6/10
Bill's first move towards the serious.
11 March 2006
Warning: Spoilers
Bill Murray had been one of the bright stars of the original Saturday NIGHT LIVE. He had a good transition into films in films like STRIPES. But in 1984 he felt he had to show his growth as a performer. He left comedies and moved into straight drama. For some reason he chose to remake Somerset Maugham's novel-into-movie THE RAZOR'S EDGE. The results were not bad, but they were not as good as later dramatic films that Murray made in the 1990s and 2000s.

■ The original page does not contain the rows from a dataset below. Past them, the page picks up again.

$ cat config.mk
export PLATFORM = sky130hd
export DESIGN_NAME = rocc_dispatch
export DESIGN_NICKNAME = d
export VERILOG_FILES = /design/src/rtl/ariane_pkg.sv /design/src/rtl/rocc_cmd_fifo.sv /design/src/rtl/rocc_dispatch.sv
export SDC_FILE = /design/constraint.sdc
export NUM_CORES = 1
export LEC_CHECK = 0
export ABC_AREA = 1
export CAP_MARGIN = 5
export CORE_AREA = 2 2 208 210
export DETAILED_ROUTE_END_ITERATION = 6
export DIE_AREA = 0 0 210 212
export DONT_BUFFER_PORTS = 1
export SKIP_CTS_REPAIR_TIMING = 1
export SLEW_MARGIN = 20
export SYNTH_ARGS = -nofsm -noshare
export SYNTH_HDL_FRONTEND = slang
export SYNTH_SLANG_ARGS = --single-unit
$ cat constraint.sdc
create_clock -name clk_i -period 29.9 [get_ports clk_i]
set_input_delay 5.98 -clock clk_i [delete_from_list [all_inputs] [get_ports clk_i]]
set_output_delay 5.98 -clock clk_i [all_outputs]
set_load 0.005 [all_outputs]
$ cat src/rtl/ariane_pkg.sv
// Shared types for the RoCC dispatcher: command bundle and tag width.
// Optional perf counters in rocc_dispatch are enabled by ROCC_DISPATCH_PERF_EN.
package ariane_pkg;

  localparam int unsigned TRANS_ID_BITS = 3;

  typedef struct packed {
    logic [31:0]              instr;
    logic [63:0]              rs1;
    logic [63:0]              rs2;
    logic [TRANS_ID_BITS-1:0] trans_id;
  } rocc_cmd_t;

  // xd: the instruction expects a destination-register response
  function automatic logic rocc_xd(input logic [31:0] instr);
    return instr[14];
  endfunction

endpackage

The best thing I found about this version of THE RAZOR'S EDGE (which I saw in a movie house in Flushing in 1984) was the opening. Somehow in the 1946 film version, the horrors of the western front were not as well developed in the final movie (a distinct weakness, by the way). Larry Darell (Murray in this version and Tyrone Power in the 1946 version) is, like Ernest Hemingway, an ambulance driver. In Murray's film he is taken under the wing of a cynical ambulance driver who explains how to view things when the pressure of enemy bombing or shelling gets to you. After all, you have to drive to the front lines, pick up the wounded and dying, and bring them back to the hospitals behind the lines. You can get killed in a barrage.

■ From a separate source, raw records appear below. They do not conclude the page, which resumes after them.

**src/rtl/fifo_burst_reader.sv**
```systemverilog
// fifo_burst_reader
//   Read-side controller for an 8-bit synchronous FIFO. On START it pulls
//   BURST_LEN bytes out of the FIFO (active-low FIFO_OE_N, one-cycle read
//   latency) and presents them on a valid/ready stream. A 2-entry skid buffer
//   absorbs the read latency, so downstream stalls never drop or repeat data.
//
// Ports
//   CLK, RST_N        clock, asynchronous active-low reset
//   START, BURST_LEN  burst request (START honoured only in IDLE)
//   FIFO_EMPTY        FIFO empty flag
//   FIFO_DOUT         FIFO read data, valid the cycle after an accepted read
//   FIFO_OE_N         FIFO read enable, active-low, combinational
//   M_DATA, M_VALID   stream output (head of the skid buffer)
//   M_READY           stream ready from downstream
//   BUSY              high while the burst is running or draining
//   DONE              one-cycle pulse once the burst has fully left the block
//   RD_COUNT          FIFO reads accepted in the current or last burst
//
// Stream handshake: a beat transfers at a rising edge where M_VALID and
// M_READY are both high. M_VALID never drops and M_DATA never changes while
// M_VALID is high and M_READY is low.
module fifo_burst_reader #(
  parameter int WIDTH = 8,
  parameter int CNT_W = 11
) (
  input  logic             CLK,
  input  logic             RST_N,
  input  logic             START,
  input  logic [CNT_W-1:0] BURST_LEN,
  input  logic             FIFO_EMPTY,
  input  logic [WIDTH-1:0] FIFO_DOUT,
  output logic             FIFO_OE_N,
  output logic [WIDTH-1:0] M_DATA,
  output logic             M_VALID,
  input  logic             M_READY,
  output logic             BUSY,
  output logic             DONE,
  output logic [CNT_W-1:0] RD_COUNT
);

  typedef enum logic [1:0] {
    S_IDLE  = 2'd0,
    S_RUN   = 2'd1,
    S_DRAIN = 2'd2,
    S_DONE  = 2'd3
  } state_t;

  state_t           state_q, state_d;
  logic [CNT_W-1:0] len_q, len_d;
  logic [CNT_W-1:0] rd_count_q, rd_count_d;   // doubles as the issued count
  logic             inflight_q, inflight_d;   // FIFO_DOUT holds a byte to capture
  logic [1:0]       occ_q, occ_d;
  logic [WIDTH-1:0] head_q, head_d;
  logic [WIDTH-1:0] tail_q, tail_d;

  logic       pop;
  logic       rd_acc;
  logic       room;
  logic [1:0] fill;
  logic [1:0] occ_mid;

  assign M_VALID  = (occ_q != 2'd0);
  assign M_DATA   = head_q;
  assign RD_COUNT = rd_count_q;
  assign pop      = M_VALID & M_READY;

  // Bytes already committed to the buffer (stored or arriving next edge).
  // A new read is safe if that total, less this cycle's pop, stays below 2;
  // this keeps 1 byte/cycle throughput while the buffer can never overflow.
  assign fill   = occ_q + {1'b0, inflight_q};
  assign room   = (fill != 2'd2) | pop;
  assign rd_acc = ~FIFO_OE_N & ~FIFO_EMPTY;

  // State register
  always_ff @(posedge CLK or negedge RST_N) begin
    if (!RST_N) begin
      state_q <= S_IDLE;
    end else begin
      state_q <= state_d;
    end
  end

  // Next-state and burst bookkeeping
  always_comb begin
    state_d    = state_q;
    len_d      = len_q;
    rd_count_d = rd_count_q;
    if (rd_acc) begin
      rd_count_d = rd_count_q + CNT_W'(1);
    end
    unique case (state_q)
      S_IDLE: begin
        if (START) begin
          state_d    = S_RUN;
          len_d      = BURST_LEN;
          rd_count_d = '0;
        end
      end
      S_RUN: begin
        if (rd_count_q == len_q) begin
          state_d = S_DRAIN;
        end
      end
      S_DRAIN: begin
        if (!inflight_q && (occ_q == 2'd0)) begin
          state_d = S_DONE;
        end
      end
      S_DONE: begin
        state_d = S_IDLE;
      end
      default: begin
        state_d = S_IDLE;
      end
    endcase
  end

  // Outputs decoded from state
  always_comb begin
    FIFO_OE_N = 1'b1;
    BUSY      = 1'b0;
    DONE      = 1'b0;
    unique case (state_q)
      S_RUN: begin
        BUSY = 1'b1;
        if (!FIFO_EMPTY && (rd_count_q < len_q) && room) begin
          FIFO_OE_N = 1'b0;
        end
      end
      S_DRAIN: begin
        BUSY = 1'b1;
      end
      S_DONE: begin
        DONE = 1'b1;
      end
      default: begin
        FIFO_OE_N = 1'b1;
      end
    endcase
  end

  // Skid buffer: pop shifts the tail into the head, then the arriving byte
  // lands in the first free slot. Capture and pop in one cycle both apply.
  always_comb begin
    head_d     = head_q;
    tail_d     = tail_q;
    occ_mid    = occ_q - {1'b0, pop};
    inflight_d = rd_acc;
    if (pop) begin
      head_d = tail_q;
    end
    if (inflight_q) begin
      if (occ_mid == 2'd0) begin
        head_d = FIFO_DOUT;
      end else begin
        tail_d = FIFO_DOUT;
      end
    end
    occ_d = occ_mid + {1'b0, inflight_q};
  end

  always_ff @(posedge CLK or negedge RST_N) begin
    if (!RST_N) begin
      len_q      <= '0;
      rd_count_q <= '0;
      inflight_q <= 1'b0;
      occ_q      <= 2'd0;
      head_q     <= '0;
      tail_q     <= '0;
    end else begin
      len_q      <= len_d;
      rd_count_q <= rd_count_d;
      inflight_q <= inflight_d;
      occ_q      <= occ_d;
      head_q     <= head_d;
      tail_q     <= tail_d;
    end
  end

endmodule

```
**config.mk**
```make
export PLATFORM = sky130hd
export DESIGN_NAME = fifo_burst_reader
export DESIGN_NICKNAME = d
export VERILOG_FILES = /design/src/rtl/fifo_burst_reader.sv
export SDC_FILE = /design/constraint.sdc
export NUM_CORES = 1
export LEC_CHECK = 0
export BUFFER_PORTS_ARGS = -buffer_cell sky130_fd_sc_hd__buf_2
export CORE_AREA = 2 2 77 79
export DETAILED_ROUTE_END_ITERATION = 10
export DIE_AREA = 0 0 79 81
export PLACE_DENSITY = 0.75
export SYNTH_ARGS = -nofsm -noshare
export SYNTH_HDL_FRONTEND = slang
export SYNTH_SLANG_ARGS = --single-unit
```
**constraint.sdc**
```tcl
create_clock -name CLK -period 3.5 [get_ports CLK]
set_clock_uncertainty 0.15 [all_clocks]
set_input_delay 0.175 -clock CLK [delete_from_list [all_inputs] [get_ports CLK]]
set_output_delay 0.175 -clock CLK [all_outputs]
set_load 0.02 [all_outputs]
```
Yosys cells after proc, flatten, opt, wreduce, memory -nomap -nowiden
Cells that the tools add are included.
{ "word_totals": {"in_bits": 24, "regBits": 43, "wordCells": 53, "output_inout_bits": 23} }
{ "op_classes": {"order_cmp": 1, "add_sub_neg": 4, "bitwise": 6, "eq_ne": 8, "n_reduce_logical": 13, "mux": 14} }
{ "op_table": {"columns": ["operator", "count"], "rows": [
  ["two-way mux 11 bit", 3],
  ["two-way mux 8 bit", 3],
  ["adder 11 x 1 -> 11 bit (second input constant)", 1],
  ["equality test 11 bit", 1],
  ["less-than comparator 11 bit", 1],
  ["!= test 2 bit (second input constant)", 4],
  ["case mux 2 bit (4 select lines)", 1],
  ["zero test 2 bit", 3],
  ["two-way mux 2 bit", 3],
  ["adder 2 x 1 -> 2 bit", 2],
  ["equality test 2 bit (second input constant)", 2],
  ["two-way mux 1 bit", 4],
  ["AND reduction 2 bit", 2],
  ["logical AND 1 bit", 3],
  ["NOT 1 bit", 3],
  ["AND reduction 3 bit", 1],
  ["AND 1 bit", 2],
  ["equality test 2 x 1 -> 1 bit (second input constant)", 1],
  ["zero test 1 bit", 2],
  ["nonzero test 2 bit", 1],
  ["OR reduction 2 bit", 1],
  ["subtractor 2 x 1 -> 2 bit", 1],
  ["bitwise OR 1 bit", 1]
]} }

Logic depth before layout (Yosys ltp)
Gate-level depths: netlist (run 1).
{ "depth": {"ltp_word": 11, "depth_mapped": 9, "ltp_nobuf": 7} }

Worst setup path before layout (run 1)
OpenSTA, ideal clock, no wires.
{ "synth_timing": {"path_type": "register to output", "from": "register rd_count_q[4], in the netlist RD_COUNT[4]", "to": "output FIFO_OE_N", "required_time_ns": 3.175, "path_stages_with_launch": 9, "t_arrival_ns": 1.929, "path_buffers": 2, "path_slack_ns": 1.246, "path_cell_list": "dfrtp_1 -> ha_1 -> nand4_1 -> a21oi_1 -> o21ba_2 -> clkbuf_1 -> clkbuf_1 -> nor2_1 -> inv_1"} }
{ "synth_via": {"elab_chain_len": 5} }
{ "synth_lines": {"columns": ["element", "line_no", "source"], "rows": [
  ["from (decl)", "50", "logic [CNT_W-1:0] rd_count_q, rd_count_d;"],
  ["from (signal assigned)", "172", "rd_count_q <= rd_count_d;"],
  ["less-than comparator 11 bit", "126", "if (!FIFO_EMPTY && (rd_count_q < len_q) && room) begin"],
  ["logical AND 1 bit (2 in a row)", "126", null],
  ["two-way mux 1 bit", "126", null],
  ["two-way mux 1 bit", "123", "unique case (state_q)"],
  ["to (decl)", "32", "output logic FIFO_OE_N,"]
]} }
No other way between the ends.

Final worst setup path (run 1)
{ "layout_timing": {"from": "register rd_count_q[8], in the netlist RD_COUNT[8]", "to": "output FIFO_OE_N"} }
The elaborated chain is that of the path after synthesis.

==> insert_results.sql, run 1 <==
INSERT INTO impl_metrics (metric_group, metric, value, unit) VALUES
('run_status', 'outcome', 'finished, final reports clean', ''),
('floorplan', 'cell_rows', '28', ''),
('power_and_ir_drop', 'clock_power_share', '18.1', '%'),
('global_route', 'met3_use_gr', '2.67', '%'),
('power_and_ir_drop', 'leakagePower', '1.42', 'nW'),
('logic_synthesis', 'ys_seq_area_share', '46.3', '%'),
('logic_synthesis', 'synth.distinct_cells', '34', ''),
('cells_and_area', 'antenna-diode-count', '0', ''),
('global_route', 'use_met1', '21.4', '%'),
('timing', 'timing.slew.headroom', '34.5', '%'),
('clock_tree', 'cts_made_buffers', '5', ''),
('power_and_ir_drop', 'power_per_cell_area', '630', 'mW/mm²'),
('floorplan', 'die_height', '81', 'µm'),
('critical_path', 'r2r_start', 'occ_q[1]', ''),
('critical_path', 'reg2reg_setup_slack', '1040', 'ps'),
('drt', 'routed_via_density', '5.11', ''),
('power_and_ir_drop', 'net-switching-power', '0.000716', 'W'),
('global_route', 'overflow_left_after_global_routing', '0', ''),
('timing', 'rsz0062_at_grt', 'no', ''),
('hold_path', 'end_of_the_worst_hold_path', 'len_q[0]', ''),
('drt', 'postRouteWirelength', '5090', 'µm'),
('floorplan', 'dieArea', '0.00640', 'mm²'),
('drt', 'routed-via-count', '1923', ''),
('logic_synthesis', 'postSynthRegisterBits', '43', ''),
('hold_path', 'timing.hold.worst.start', 'START', ''),
('cells_and_area', 'syn2layout_area_growth', '24.4', '%'),
('clock_tree', 'htreeDepth', '2', ''),
('global_route', 'grt_pass1_vias', '1904', ''),
('clock_tree', 'post_cts.resized_instances', '0', ''),
('logic_synthesis', 'mappedNetlistNets', '280', ''),
('timing', 'period_share', '72.3', '%'),
('cells_and_area', 'post_layout_nonfiller_instances', '376', ''),
('floorplan', 'top_level_ports', '47', ''),
('critical_path', 'worstSetupEndpointType', 'primary output', ''),
('global_route', 'grt_start_max_net_pins', '44', ''),
('critical_path', 'crit_fanout', '9', ''),
('timing', 'clock.fmax', '395', 'MHz'),
('critical_path', 'worst_ep_required_time', '3170', 'ps'),
('power_and_ir_drop', 'comb_power_share', '39.9', '%'),
('global_route', 'groute.layer.met2.usage', '27.9', '%'),
('cells_and_area', 'drive_above_1_share', '22.6', '%'),
('critical_path', 'crit-reg2reg-capture', 'M_DATA[4]', ''),
('clock_tree', 'clk_latency', '300', 'ps'),
('placement', 'dp_hpwl', '3580', 'µm'),
('global_route', 'wire_length_of_the_first_global_routing_pass', '8410', 'µm'),
('hold_path', 'hold_depth', '4', ''),
('power_and_ir_drop', 'internal_power', '0.00110', 'W'),
('cells_and_area', 'layout.cells.most_common', 'buf_2', ''),
('critical_path', 'setup.worst_path.class', 'flop to primary output', ''),
('clock_tree', 'cts_tree', 'built', ''),
('timing', 'setup_viol_count_final', '0', ''),
('clock_tree', 'clock_tree_buf_depth', '2', ''),
('flow_run', 'drv.max_cap_violation_count', '0', ''),
('drt', 'postRouteAntennaNets', '0', ''),
('power_and_ir_drop', 'sw_frac_of_total', '39.3', '%'),
('floorplan', 'core', '0.00568', 'mm²'),
('cells_and_area', 'layout_common_cells', 'buf_2, dfrtp_1, nand2_1', ''),
('placement', 'finalWeightedCongestion', '0.776', ''),
('logic_synthesis', 'syn_avg_cell_area', '9.85', 'µm²'),
('drt', 'post-route-drc-count', '0', ''),
('drt', 'detail_route.iter0.violations', '122', ''),
('critical_path', 'timing.critical_path.from_type', 'flop', ''),
('placement', 'dp.cells', '348', ''),
('global_route', 'grt_antenna_before_repair', '0', ''),
('global_route', 'busiest_grt_layer', 'met2', ''),
('critical_path', 'worstPathArrival', '2210', 'ps'),
('floorplan', 'chipWidth', '79', 'µm'),
('cells_and_area', 'design.final.nets', '344', ''),
('logic_synthesis', 'post_synthesis_cells', '236', ''),
('power_and_ir_drop', 'ir_worst_vdd', '0.000313', 'V'),
('timing', 'final_period_minus_worst_setup_slack', '2530', 'ps');
critical path: stages, from the launching register on:
cell,delay (ps)
dfrtp_1,450
ha_1,340
a211oi_1,200
o211a_1,370
nand2_1,160
nor2_1,170
inv_1,50
buf_2,150
power by group through the flow:
stage | Sequential, W | Clock (W) | Combinational (W)
after CTS | 0.000764 | 0.000340 | 0.000734
after detailed placement | 0.000774 | 0 | 0.000714
final | 0.000765 | 0.000329 | 0.000726
after global routing | 0.000787 | 0.000359 | 0.000808
after global placement | 0.000770 | 0 | 0.000685
after floorplan | 0.000839 | 0 | 0.000449
metrics by stage:
stage	setup slack, ps	util [%]	hold slack, ps	cell area, µm²
floorplan	1250	-	-271	2320
global placement	1190	45.8	229	2600
detailed placement	1060	45.8	231	2600
CTS	966	50.9	212	2890
global route	796	50.9	265	2890
finish	968	50.9	230	2890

The cynical driver, when he witnesses the death of some other ambulance trainees, starts giving a speech of how much he disliked them, and how he won't miss them. His eyes and face show he is lying, and is saying this for his mental health. Subsequently the cynical driver and his assistant are killed. Murray, who has grasped this lesson, repeats the same speech regarding the cynical driver that the latter had given earlier.

This was a key scene in the story - it explains how Larry is shattered by the horrors of the war. And it sets the stage (better, actually) for his search for answers in the Far East than Tyrone Power had demonstrated in the earlier version.

That was the best difference between the two films. Otherwise, the Murray film lacked the cast strengths of the Power film. Besides Power, Clifton Webb, Gene Tierney, Anne Baxter ("Oscar" winner here), John Payne, Herbert Marshall and Elsa Lanchester added cast strength there. But here the best performer was Murray, and only Denholm Elliott as Elliott Templeton really was good, and he was pale compared to the great Webb in the same role (although he was able to give an unbowdlerized version of Elliott's final line of dialog). This is a fair film version, but the original is better.